Star Wars: Łowcy Nagród #1: Najgroźniejsi w galaktyce

Świat Gwiezdnych Wojen jest tak ogromny, że chyba nigdy nie uda mi się poznać wszystkich jego zakamarków. Co rusz w komiksach, książkach oraz serialach natrafiam na jakieś nowe miejsca, postacie czy wydarzenia. Nie wspominając już o grach, gdzie tego jest po prostu ogrom. Nie inaczej było i tym razem, bo koło dwójki znanych łowców nagród z starej trylogii Lucasa, mam też kilka nowych, przynajmniej dla mnie, postaci.
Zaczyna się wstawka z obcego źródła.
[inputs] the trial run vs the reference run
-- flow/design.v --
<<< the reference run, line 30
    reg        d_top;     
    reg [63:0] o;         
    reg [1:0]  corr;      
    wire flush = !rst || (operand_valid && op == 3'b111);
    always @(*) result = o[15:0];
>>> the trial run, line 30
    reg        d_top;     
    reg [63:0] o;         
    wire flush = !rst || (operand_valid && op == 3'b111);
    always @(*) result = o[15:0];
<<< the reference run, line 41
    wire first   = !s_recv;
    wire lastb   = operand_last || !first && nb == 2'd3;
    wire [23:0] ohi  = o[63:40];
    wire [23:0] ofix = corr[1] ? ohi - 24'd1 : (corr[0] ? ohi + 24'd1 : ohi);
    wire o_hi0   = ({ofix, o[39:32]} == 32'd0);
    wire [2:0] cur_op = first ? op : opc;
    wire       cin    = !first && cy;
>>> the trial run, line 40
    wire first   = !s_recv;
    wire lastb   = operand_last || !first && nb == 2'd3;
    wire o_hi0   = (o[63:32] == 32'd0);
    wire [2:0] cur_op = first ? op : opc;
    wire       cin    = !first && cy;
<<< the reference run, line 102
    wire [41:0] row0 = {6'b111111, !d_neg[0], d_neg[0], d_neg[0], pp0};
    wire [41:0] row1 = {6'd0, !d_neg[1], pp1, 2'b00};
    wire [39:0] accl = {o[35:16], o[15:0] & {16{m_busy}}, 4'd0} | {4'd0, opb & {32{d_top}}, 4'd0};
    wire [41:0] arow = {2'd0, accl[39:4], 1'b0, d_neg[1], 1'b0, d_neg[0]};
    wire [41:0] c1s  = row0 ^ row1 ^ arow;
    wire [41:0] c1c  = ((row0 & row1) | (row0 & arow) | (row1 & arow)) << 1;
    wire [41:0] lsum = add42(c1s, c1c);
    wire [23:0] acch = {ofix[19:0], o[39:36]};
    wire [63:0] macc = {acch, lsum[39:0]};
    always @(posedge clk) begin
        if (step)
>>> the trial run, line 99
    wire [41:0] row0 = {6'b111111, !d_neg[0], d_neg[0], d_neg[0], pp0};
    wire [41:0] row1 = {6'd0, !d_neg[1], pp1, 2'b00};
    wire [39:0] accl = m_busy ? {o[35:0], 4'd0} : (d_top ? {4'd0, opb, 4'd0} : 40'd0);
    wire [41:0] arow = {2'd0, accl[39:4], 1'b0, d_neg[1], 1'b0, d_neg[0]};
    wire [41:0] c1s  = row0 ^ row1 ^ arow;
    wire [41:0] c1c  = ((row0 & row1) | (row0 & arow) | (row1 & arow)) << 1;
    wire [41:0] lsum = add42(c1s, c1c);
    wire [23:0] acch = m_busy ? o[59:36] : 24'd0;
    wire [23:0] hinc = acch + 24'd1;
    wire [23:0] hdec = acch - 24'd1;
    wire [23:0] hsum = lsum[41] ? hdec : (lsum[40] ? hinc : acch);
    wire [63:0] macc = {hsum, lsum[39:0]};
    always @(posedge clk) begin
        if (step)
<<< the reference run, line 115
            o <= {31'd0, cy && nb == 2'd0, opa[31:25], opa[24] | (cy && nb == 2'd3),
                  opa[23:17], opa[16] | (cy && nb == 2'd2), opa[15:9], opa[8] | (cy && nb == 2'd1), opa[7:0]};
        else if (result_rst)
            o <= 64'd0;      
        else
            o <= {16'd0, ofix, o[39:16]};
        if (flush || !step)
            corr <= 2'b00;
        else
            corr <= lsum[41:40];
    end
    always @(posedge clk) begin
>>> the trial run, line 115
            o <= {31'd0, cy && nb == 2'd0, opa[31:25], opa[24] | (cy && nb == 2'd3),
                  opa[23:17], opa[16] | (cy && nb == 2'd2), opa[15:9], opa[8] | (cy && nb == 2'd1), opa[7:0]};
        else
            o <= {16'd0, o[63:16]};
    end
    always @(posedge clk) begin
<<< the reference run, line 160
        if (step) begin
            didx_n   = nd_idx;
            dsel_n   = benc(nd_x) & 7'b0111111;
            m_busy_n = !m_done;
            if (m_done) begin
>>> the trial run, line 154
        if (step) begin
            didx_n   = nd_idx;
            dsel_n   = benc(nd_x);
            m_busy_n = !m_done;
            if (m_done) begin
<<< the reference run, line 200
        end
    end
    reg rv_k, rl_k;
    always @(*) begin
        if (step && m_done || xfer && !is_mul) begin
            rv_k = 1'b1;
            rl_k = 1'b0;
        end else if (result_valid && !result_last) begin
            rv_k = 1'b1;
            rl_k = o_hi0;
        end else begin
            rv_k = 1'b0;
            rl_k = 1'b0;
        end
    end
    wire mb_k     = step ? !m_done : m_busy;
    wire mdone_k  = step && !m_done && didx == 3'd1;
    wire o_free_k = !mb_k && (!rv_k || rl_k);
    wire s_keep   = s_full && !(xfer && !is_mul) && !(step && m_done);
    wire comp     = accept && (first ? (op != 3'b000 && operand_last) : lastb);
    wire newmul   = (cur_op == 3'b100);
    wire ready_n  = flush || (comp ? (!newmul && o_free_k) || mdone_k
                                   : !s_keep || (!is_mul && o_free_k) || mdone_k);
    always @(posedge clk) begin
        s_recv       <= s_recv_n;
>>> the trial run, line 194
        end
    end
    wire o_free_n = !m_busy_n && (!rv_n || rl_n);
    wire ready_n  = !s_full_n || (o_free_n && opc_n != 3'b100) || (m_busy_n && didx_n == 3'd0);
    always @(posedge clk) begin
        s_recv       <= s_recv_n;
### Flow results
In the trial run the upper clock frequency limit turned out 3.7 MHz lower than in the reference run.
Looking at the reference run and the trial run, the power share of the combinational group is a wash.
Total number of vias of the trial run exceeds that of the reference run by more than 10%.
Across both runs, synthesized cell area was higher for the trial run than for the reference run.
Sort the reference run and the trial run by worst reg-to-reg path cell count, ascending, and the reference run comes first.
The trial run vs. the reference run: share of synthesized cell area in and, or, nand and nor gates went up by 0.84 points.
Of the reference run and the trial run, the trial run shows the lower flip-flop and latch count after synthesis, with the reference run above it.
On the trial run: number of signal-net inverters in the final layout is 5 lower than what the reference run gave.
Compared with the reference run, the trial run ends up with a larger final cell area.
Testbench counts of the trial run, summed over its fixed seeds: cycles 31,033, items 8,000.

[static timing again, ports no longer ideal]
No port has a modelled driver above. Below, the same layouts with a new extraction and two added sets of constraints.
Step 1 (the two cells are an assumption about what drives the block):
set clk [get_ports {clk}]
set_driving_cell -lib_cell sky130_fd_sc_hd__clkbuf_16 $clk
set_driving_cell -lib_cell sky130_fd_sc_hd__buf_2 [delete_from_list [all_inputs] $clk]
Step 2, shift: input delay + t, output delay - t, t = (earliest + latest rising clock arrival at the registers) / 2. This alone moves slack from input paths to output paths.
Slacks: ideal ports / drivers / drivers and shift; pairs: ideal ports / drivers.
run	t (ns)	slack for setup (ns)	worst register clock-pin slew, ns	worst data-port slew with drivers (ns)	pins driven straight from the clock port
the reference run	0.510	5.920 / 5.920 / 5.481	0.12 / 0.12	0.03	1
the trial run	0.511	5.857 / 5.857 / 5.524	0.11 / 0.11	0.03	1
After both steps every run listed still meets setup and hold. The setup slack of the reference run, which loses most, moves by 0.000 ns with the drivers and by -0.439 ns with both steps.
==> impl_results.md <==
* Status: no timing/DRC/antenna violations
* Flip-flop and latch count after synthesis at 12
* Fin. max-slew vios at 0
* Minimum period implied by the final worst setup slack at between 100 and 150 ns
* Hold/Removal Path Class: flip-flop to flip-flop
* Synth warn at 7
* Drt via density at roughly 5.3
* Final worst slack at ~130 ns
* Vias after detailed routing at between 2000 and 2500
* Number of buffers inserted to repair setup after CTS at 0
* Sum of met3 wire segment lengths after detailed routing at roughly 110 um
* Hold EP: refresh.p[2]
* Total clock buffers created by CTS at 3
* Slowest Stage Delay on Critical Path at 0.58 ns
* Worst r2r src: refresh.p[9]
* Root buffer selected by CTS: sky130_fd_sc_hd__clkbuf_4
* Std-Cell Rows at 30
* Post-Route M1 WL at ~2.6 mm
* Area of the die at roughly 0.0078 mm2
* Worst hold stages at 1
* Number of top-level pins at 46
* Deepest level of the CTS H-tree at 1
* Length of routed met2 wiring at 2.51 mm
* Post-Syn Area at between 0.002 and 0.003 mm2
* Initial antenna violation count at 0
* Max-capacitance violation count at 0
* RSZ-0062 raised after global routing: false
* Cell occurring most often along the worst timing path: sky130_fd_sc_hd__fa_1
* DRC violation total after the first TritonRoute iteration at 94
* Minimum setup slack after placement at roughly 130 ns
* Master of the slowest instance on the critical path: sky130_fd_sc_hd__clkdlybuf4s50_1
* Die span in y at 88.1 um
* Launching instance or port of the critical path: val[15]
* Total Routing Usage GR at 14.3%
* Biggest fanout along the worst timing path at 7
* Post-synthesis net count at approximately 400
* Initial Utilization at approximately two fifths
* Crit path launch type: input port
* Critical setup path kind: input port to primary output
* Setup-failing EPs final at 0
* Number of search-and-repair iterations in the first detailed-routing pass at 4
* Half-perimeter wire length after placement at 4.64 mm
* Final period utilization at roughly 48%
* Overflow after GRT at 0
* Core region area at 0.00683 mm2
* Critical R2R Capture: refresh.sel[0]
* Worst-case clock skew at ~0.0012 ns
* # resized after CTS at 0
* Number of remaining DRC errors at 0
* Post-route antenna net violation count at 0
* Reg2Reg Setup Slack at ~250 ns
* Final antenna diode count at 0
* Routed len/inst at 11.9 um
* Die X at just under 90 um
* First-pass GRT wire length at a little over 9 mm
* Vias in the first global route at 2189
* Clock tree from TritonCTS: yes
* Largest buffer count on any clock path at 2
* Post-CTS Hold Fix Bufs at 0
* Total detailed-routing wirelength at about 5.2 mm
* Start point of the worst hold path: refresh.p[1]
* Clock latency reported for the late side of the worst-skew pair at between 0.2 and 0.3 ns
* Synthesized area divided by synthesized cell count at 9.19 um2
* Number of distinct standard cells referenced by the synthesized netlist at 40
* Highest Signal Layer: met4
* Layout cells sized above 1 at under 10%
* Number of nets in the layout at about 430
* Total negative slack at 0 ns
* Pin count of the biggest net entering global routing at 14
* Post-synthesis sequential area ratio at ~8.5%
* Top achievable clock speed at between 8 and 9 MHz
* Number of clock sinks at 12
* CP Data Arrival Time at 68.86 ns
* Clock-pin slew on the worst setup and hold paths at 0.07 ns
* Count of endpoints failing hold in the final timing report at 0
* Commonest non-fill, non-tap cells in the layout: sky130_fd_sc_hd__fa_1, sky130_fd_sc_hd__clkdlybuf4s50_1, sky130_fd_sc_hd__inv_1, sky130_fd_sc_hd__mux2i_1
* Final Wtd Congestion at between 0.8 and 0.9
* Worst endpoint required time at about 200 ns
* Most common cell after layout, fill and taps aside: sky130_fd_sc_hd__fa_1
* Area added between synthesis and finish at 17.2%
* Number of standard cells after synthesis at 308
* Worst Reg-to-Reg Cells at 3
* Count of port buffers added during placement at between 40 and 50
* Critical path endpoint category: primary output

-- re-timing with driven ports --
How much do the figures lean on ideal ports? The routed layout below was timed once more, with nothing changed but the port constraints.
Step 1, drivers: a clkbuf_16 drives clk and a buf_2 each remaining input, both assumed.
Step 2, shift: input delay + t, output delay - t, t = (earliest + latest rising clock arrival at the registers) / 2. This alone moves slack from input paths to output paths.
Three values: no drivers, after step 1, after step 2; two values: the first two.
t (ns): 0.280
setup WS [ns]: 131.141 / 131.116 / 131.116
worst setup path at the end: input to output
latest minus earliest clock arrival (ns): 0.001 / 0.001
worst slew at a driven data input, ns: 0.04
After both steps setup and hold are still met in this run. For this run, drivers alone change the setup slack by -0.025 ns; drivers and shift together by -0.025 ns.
Głównie łowcę nagród imieniem Valance.

Mimo hucznie zapowiadanego wystąpienia Boba Fetta i Bosska, to tej dwójki wcale nie ma tutaj tak dużo jak się spodziewałem. Odgrywają oni istotne role, ale przemykają na drugim, a nieraz nawet trzecim planie. Główną postacią jest cyborg Valance, były szturmowiec Imperium, którego ciało drastycznie zmodyfikowano. W efekcie tych zabiegów bardziej przypomina maszynę niż człowieka.
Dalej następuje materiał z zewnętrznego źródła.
This is an optimization exercise on Yosys and OpenROAD, whose aim is small area, not a production implementation.
Where RTL was checked, it was by simulation tests only, not by an equivalence proof against the original.

==> run a: inputs <==
// main
module main(
    input clk,
    input reset,
    input entry_sensor,
    input exit_sensor,
    input [1:0] switch,
    input beep_in,
    output beep,
    output door_open,
    output full,
    output [2:0] c,
    output [1:0] L,
    output [3:0] state,
    output [4:0] seg_sel,
    output [7:0] seg_data
);
==> module dbc_lfsr, before the edit <==
module dbc_lfsr (
    input clk,
    input rst_n,
    input button,
    output event_o
);
    localparam [10:0] P = 11'b10000000110;
    reg s1, s2;
    reg [10:0] q;
    wire z = ~|q[9:0];
    wire start = s1 & ~s2 & z;
    wire f = (q[10] ^ q[8]) & ~z;
    assign event_o = z & q[10];
    always @(posedge clk) begin
        s1 <= rst_n & button;
        s2 <= rst_n & s1;
        if (!rst_n) q <= 11'd0;
        else if (start) q <= P;
        else q <= {q[9:0], f};
    end
endmodule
Wiele lat przed wydarzeniami rozgrywanymi w komiksie, uczestniczył on wraz z dwójką wcześniej wspomnianych łowców nagród w pewnym zadaniu. Mieli eskortować do celu syna przywódcy jednego z najważniejszych syndykatów w Galaktyce. Całej grupie przewodziła najemnicza i mentorka Valance'a - Nakano Lash. Niestety sprawy się porypały i Nakano zabiła zleceniodawcę, co bardzo utrudniło życie jej oraz reszcie najemników. Teraz po latach znów się ujawniła i wszyscy podążają jej tropem chcąc wyrównać stare porachunki.
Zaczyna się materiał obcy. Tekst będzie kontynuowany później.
Background: an optimization exercise with open tools, aiming at small area, a short achievable clock period and few clock cycles per item. Do not read the settings as production practice. Function was checked by simulation only, so behaviour that the tests miss may differ from the original.

## JK
==> module fsqrt, before the edit <==
module fsqrt (
  input wire clk,
  input wire ready,
  input wire [31:0] x1,
  output reg [31:0] y_reg,
  output reg valid
  );
  wire [9:0] idx = {x1[23], x1[22:14]};
  wire sh24 = x1[23] & (|x1[22:14]);
  wire [24:0] mp = sh24 ? {2'b01, x1[22:0]} : {1'b1, x1[22:0], 1'b0};
  wire [26:0] m3 = {2'b00, mp} + {1'b0, mp, 1'b0};
  wire [23:0] y1m;
  wire [22:0] t2;
  fsqrt0 u0(idx, mp[23:0], y1m);
  fsqrt1 u1(idx, t2);
  wire [7:0] e1 = x1[30:23];
  wire [7:0] eabs = e1[7] ? e1 - 8'd127 : 8'd128 - e1;
  wire [7:0] ehalf = eabs >> 1;
  wire [7:0] e = e1[7] ? 8'd127 + ehalf : 8'd127 - ehalf;
  reg s_r, sat_r;
  reg [7:0] e_r;
  reg [24:0] m1_r;
  reg [26:0] m3_r;
  reg [23:0] y1m_r;
  reg [22:0] y2_r;
  always @(posedge clk) begin
    valid <= ready;
    s_r <= x1[31];
    e_r <= e;
    sat_r <= ~x1[23] & (&x1[22:2]) & (x1[1] | x1[0]);
    m1_r <= mp;
    m3_r <= m3;
    y1m_r <= y1m;
    y2_r <= t2;
  end
  wire [24:0] yb = {1'b1, y2_r, 1'b0};
  reg [7:0] ng, x1s, x2s, x3s, x4s;
  integer j;
  always @* begin
    for (j = 0; j < 8; j = j + 1) begin
      ng[j] = yb[3*j+3];
      x1s[j] = (yb[3*j+1] ^ yb[3*j]) & ~(yb[3*j+2] ^ yb[3*j+3]);
      x2s[j] = ~(yb[3*j+1] ^ yb[3*j]) & (yb[3*j+2] ^ yb[3*j+1]);
      x3s[j] = (yb[3*j+1] ^ yb[3*j]) & (yb[3*j+2] ^ yb[3*j+3]);
      x4s[j] = ~(yb[3*j+1] ^ yb[3*j]) & ~(yb[3*j+2] ^ yb[3*j+1]) & (yb[3*j+3] ^ yb[3*j+2]);
    end
  end
  wire [22:0] sm;
  fsqrt2 u2(ng, x1s, x2s, x3s, x4s, m1_r, m3_r, y1m_r, sm);
  wire [22:0] r = sm | {23{sat_r}};
  always @* y_reg = {s_r, e_r, r};
endmodule
clock: 8.0 ns
lec_check: 0
abc_area: 1
cap_margin: 25
core_margin: 2
core_utilization: 25
cts_cluster_diameter: 150
cts_cluster_size: 40
place_density: 0.35
setup_slack_margin: 0.0
slew_margin: 25
synth_memory_max_bits: 262144
tns_end_percent: 0
run.sh (not shown) runs the stock make flow with config.mk's settings and CLKGATE_MAP_FILE= SYNTH_SCRIPT=/design/flow/synth_recipe.tcl, a recipe that flattens the netlist after the stock synthesis.
The flow did not stop early for JK: all stages ran, and the layout cleared the timing, design-rule and antenna checks.
Testbench counts of JK, summed over its fixed seeds: cycles 12,000, items 12,000.
[inputs] MS vs JK
--- a/flow/design.v
+++ b/flow/design.v
@@ -4728,29 +4728,30 @@
   reg [7:0] e_r;
   reg [24:0] m1_r;
   reg [26:0] m3_r;
   reg [23:0] y1m_r;
-  reg [22:0] y2_r;
+  reg [23:0] ex_r;    
+  reg [6:0] yn_r;     
   always @(posedge clk) begin
     valid <= ready;
     s_r <= x1[31];
     e_r <= e;
     sat_r <= ~x1[23] & (&x1[22:2]) & (x1[1] | x1[0]);
     m1_r <= mp;
     m3_r <= m3;
     y1m_r <= y1m;
-    y2_r <= t2;
+    ex_r <= {1'b1, t2} ^ {t2, 1'b0};
+    yn_r <= {t2[20], t2[17], t2[14], t2[11], t2[8], t2[5], t2[2]};
   end
-  wire [24:0] yb = {1'b1, y2_r, 1'b0};
-  reg [7:0] ng, x1s, x2s, x3s, x4s;
+  wire [7:0] ng = {1'b1, yn_r};
+  reg [7:0] x1s, x2s, x3s, x4s;
   integer j;
   always @* begin
     for (j = 0; j < 8; j = j + 1) begin
-      ng[j] = yb[3*j+3];
-      x1s[j] = (yb[3*j+1] ^ yb[3*j]) & ~(yb[3*j+2] ^ yb[3*j+3]);
-      x2s[j] = ~(yb[3*j+1] ^ yb[3*j]) & (yb[3*j+2] ^ yb[3*j+1]);
-      x3s[j] = (yb[3*j+1] ^ yb[3*j]) & (yb[3*j+2] ^ yb[3*j+3]);
-      x4s[j] = ~(yb[3*j+1] ^ yb[3*j]) & ~(yb[3*j+2] ^ yb[3*j+1]) & (yb[3*j+3] ^ yb[3*j+2]);
+      x1s[j] = ex_r[3*j] & ~ex_r[3*j+2];
+      x2s[j] = ~ex_r[3*j] & ex_r[3*j+1];
+      x3s[j] = ex_r[3*j] & ex_r[3*j+2];
+      x4s[j] = ~ex_r[3*j] & ~ex_r[3*j+1] & ex_r[3*j+2];
     end
   end
   wire [22:0] sm;
   fsqrt2 u2(ng, x1s, x2s, x3s, x4s, m1_r, m3_r, y1m_r, sm);
[summary]
MS and JK: one clean run, JK; the rest did not finish clean.
STATUS run=MS STAGES=ALL_DONE FINAL_CHECKS=FAILED CAUSE=setup timing
MS: setup fix buffers added after clock tree synthesis 5 below JK
For the fraction of synthesized cell area in xor and xnor cells, MS came in 0.24 points higher than JK did.
Looking at worst setup slack, MS sits 190 ps below JK.
Taking JK as the reference, in MS amount of wire on met2 after detailed routing grew by about 4%, count of clock-buffer cells in the layout grew by 10.
A most common cell after layout, fill and taps aside of sky130_fd_sc_hd__nand2_1 is what JK shows, while sky130_fd_sc_hd__buf_4 belongs to MS.
Testbench counts of MS, summed over its fixed seeds: cycles 12,000, items 12,000.


Setup of old:
fsqrt with an RTL version that a note above also has.
Size: roughly 5800 cells after synthesis, roughly 120 flip-flops, ~0.036 mm² of cells after synthesis.
==> module fsqrt, before the edit <==
module fsqrt (
  input wire clk,
  input wire ready,
  input wire [31:0] x1,
  output reg [31:0] y_reg,
  output reg valid
  );
  wire [9:0] idx = {x1[23], x1[22:14]};
  wire sh24 = x1[23] & (|x1[22:14]);
  wire [24:0] mp = sh24 ? {2'b01, x1[22:0]} : {1'b1, x1[22:0], 1'b0};
  wire [26:0] m3 = {2'b00, mp} + {1'b0, mp, 1'b0};
  wire [23:0] y1m;
  wire [22:0] t2;
  fsqrt0 u0(idx, mp[23:0], y1m);
  fsqrt1 u1(idx, t2);
  wire [7:0] e1 = x1[30:23];
  wire [7:0] eabs = e1[7] ? e1 - 8'd127 : 8'd128 - e1;
  wire [7:0] ehalf = eabs >> 1;
  wire [7:0] e = e1[7] ? 8'd127 + ehalf : 8'd127 - ehalf;
  reg s_r, sat_r;
  reg [7:0] e_r;
  reg [24:0] m1_r;
  reg [26:0] m3_r;
  reg [23:0] y1m_r;
  reg [23:0] ex_r;    
  reg [6:0] yn_r;     
  always @(posedge clk) begin
    valid <= ready;
    s_r <= x1[31];
    e_r <= e;
    sat_r <= ~x1[23] & (&x1[22:2]) & (x1[1] | x1[0]);
    m1_r <= mp;
    m3_r <= m3;
    y1m_r <= y1m;
    ex_r <= {1'b1, t2} ^ {t2, 1'b0};
    yn_r <= {t2[20], t2[17], t2[14], t2[11], t2[8], t2[5], t2[2]};
  end
  wire [7:0] ng = {1'b1, yn_r};
  reg [7:0] x1s, x2s, x3s, x4s;
  integer j;
  always @* begin
    for (j = 0; j < 8; j = j + 1) begin
      x1s[j] = ex_r[3*j] & ~ex_r[3*j+2];
      x2s[j] = ~ex_r[3*j] & ex_r[3*j+1];
      x3s[j] = ex_r[3*j] & ex_r[3*j+2];
      x4s[j] = ~ex_r[3*j] & ~ex_r[3*j+1] & ex_r[3*j+2];
    end
  end
  wire [22:0] sm;
  fsqrt2 u2(ng, x1s, x2s, x3s, x4s, m1_r, m3_r, y1m_r, sm);
  wire [22:0] r = sm | {23{sat_r}};
  always @* y_reg = {s_r, e_r, r};
endmodule
==> flow/config.mk <==
export PLATFORM = sky130hd
export DESIGN_NAME = fsqrt
export DESIGN_NICKNAME = fsqrt
export VERILOG_FILES = /design/flow/design.v
export SDC_FILE = /design/flow/constraint.sdc
export NUM_CORES = 4
export LEC_CHECK = 0
export ABC_AREA = 1
export CAP_MARGIN = 20
export CORE_MARGIN = 2
export CORE_UTILIZATION = 25
export CTS_CLUSTER_DIAMETER = 150
export CTS_CLUSTER_SIZE = 40
export PLACE_DENSITY = 0.35
export SETUP_SLACK_MARGIN = 0.2
export SLEW_MARGIN = 20
export SYNTH_MEMORY_MAX_BITS = 262144
==> flow/constraint.sdc <==
create_clock -name core_clock -period 8.0 [get_ports {clk}]
set_input_delay 1.6000 -clock core_clock [delete_from_list [all_inputs] [get_ports {clk}]]
set_output_delay 1.6000 -clock core_clock [all_outputs]
set_load 0.01 [all_outputs]
Testbench counts of old, summed over its fixed seeds: cycles 12,000, items 12,000.
For new, these inputs were changed with respect to old:
--- a/flow/design.v
+++ b/flow/design.v
@@ -4729,8 +4729,7 @@
   reg [24:0] m1_r;
   reg [26:0] m3_r;
   reg [23:0] y1m_r;
-  reg [23:0] ex_r;    
-  reg [6:0] yn_r;     
+  reg [22:0] y2_r;
   always @(posedge clk) begin
     valid <= ready;
     s_r <= x1[31];
@@ -4739,18 +4738,18 @@
     m1_r <= mp;
     m3_r <= m3;
     y1m_r <= y1m;
-    ex_r <= {1'b1, t2} ^ {t2, 1'b0};
-    yn_r <= {t2[20], t2[17], t2[14], t2[11], t2[8], t2[5], t2[2]};
+    y2_r <= t2;
   end
-  wire [7:0] ng = {1'b1, yn_r};
-  reg [7:0] x1s, x2s, x3s, x4s;
+  wire [24:0] yb = {1'b1, y2_r, 1'b0};
+  reg [7:0] ng, x1s, x2s, x3s, x4s;
   integer j;
   always @* begin
     for (j = 0; j < 8; j = j + 1) begin
-      x1s[j] = ex_r[3*j] & ~ex_r[3*j+2];
-      x2s[j] = ~ex_r[3*j] & ex_r[3*j+1];
-      x3s[j] = ex_r[3*j] & ex_r[3*j+2];
-      x4s[j] = ~ex_r[3*j] & ~ex_r[3*j+1] & ex_r[3*j+2];
+      ng[j] = yb[3*j+3];
+      x1s[j] = (yb[3*j+1] ^ yb[3*j]) & ~(yb[3*j+2] ^ yb[3*j+3]);
+      x2s[j] = ~(yb[3*j+1] ^ yb[3*j]) & (yb[3*j+2] ^ yb[3*j+1]);
+      x3s[j] = (yb[3*j+1] ^ yb[3*j]) & (yb[3*j+2] ^ yb[3*j+3]);
+      x4s[j] = ~(yb[3*j+1] ^ yb[3*j]) & ~(yb[3*j+2] ^ yb[3*j+1]) & (yb[3*j+3] ^ yb[3*j+2]);
     end
   end
   wire [22:0] sm;
Compared with old, new shows global-route wire length before repair lower by 9600 µm.
Compared with old, new ends up with more cell area.
Taking new as 1.0, old lands at 1.07 on number of flip-flops and latches in the synthesized netlist.
Against old, post-route worst hold slack in new came out better.
met3 track demand over resource in global routing, new and old, lower one = old.
As of new, post-synthesis instance total had risen by a few percent compared to old.
The count of clock-buffer cells in the layout number comes out higher for old vs new.
new vs old — H-tree depth dropped 1.
Testbench counts of new, summed over its fixed seeds: cycles 12,000, items 12,000.

==> what the ideal ports hide <==
How much do the figures lean on ideal ports? The routed layouts below were timed once more, with nothing changed but the port constraints. Step 1 assumes that a clkbuf_16 drives the clock port and a buf_2 every other input. Step 2 adds t to the input delays and takes it off the output delays; t is the mean of the earliest and latest rising clock arrival at the registers after step 1. Input paths then give back, and output paths get back, about the clock's delay inside the block. Three values: ideal, step 1, step 2; two values: the first two.
run | shift t [ns] | slack for setup (ns) | hold WS [ns]
JK | 0.516 | 0.126 / 0.038 / -0.267 | 1.603 / 1.548 / 2.064
MS | 0.585 | -0.068 / -0.142 / -0.537 | 1.508 / 1.455 / 2.040
old | 0.593 | 0.181 / 0.186 / -0.349 | 1.520 / 1.459 / 2.052
new | 0.521 | 0.200 / 0.108 / -0.076 | 1.606 / 1.543 / 2.064
Met with ideal ports but missed after step 2: setup timing in JK, old and new. The setup slack of old, which loses most, moves by +0.005 ns with the drivers and by -0.530 ns with both steps.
Szczerze powiedziawszy spodziewałem się znacznie słabiej napisanej historii, a dostałem naprawdę porządny scenariusz. Niby podobnych wątków w tym uniwersum przerabiałem już sporo, ale i tak przyjemnie czytało się losy Valance'a i reszty jego dawnej ekipy. Całość odpowiednio wpisana w kanon filmów, co znacząco ułatwiało ustawienie tej przygody w sensownej linii czasowej. Dużym plusem całej opowieści było powolne odkrywanie kart odnośnie czynu Nakano. Dlaczego zabiła, jakie to miało konsekwencje i kto tutaj tak naprawdę jest tym złym. Osobiście ten motyw najbardziej przypadł mi do gustu.

Co zaś się tyczy Fetta i Bosska... cóż, przybyli, swoje zrobili i się zmyli. Tak ja to odebrałem. Mieli swoje momenty, na chwilę wpadły dwie inne znajome z komiksów twarze, ale w zasadzie to wszystko. Jak dla mnie Bossk mógłby w tej historii nie brać udziału, bo Fett załatwiał sprawę. Mimo, że nie miał szczególnie dużo czasu antenowego, to potrafił wnieść do komiksu sporo klimatu. Szczególnie w jego finale. To jednak nie koniec historii Valance i w listopadzie ukaże się tom drugi jego przygód. Z wielką chęcią po niego sięgnę, licząc na utrzymanie poziomu przygód tego metalowego najemnika.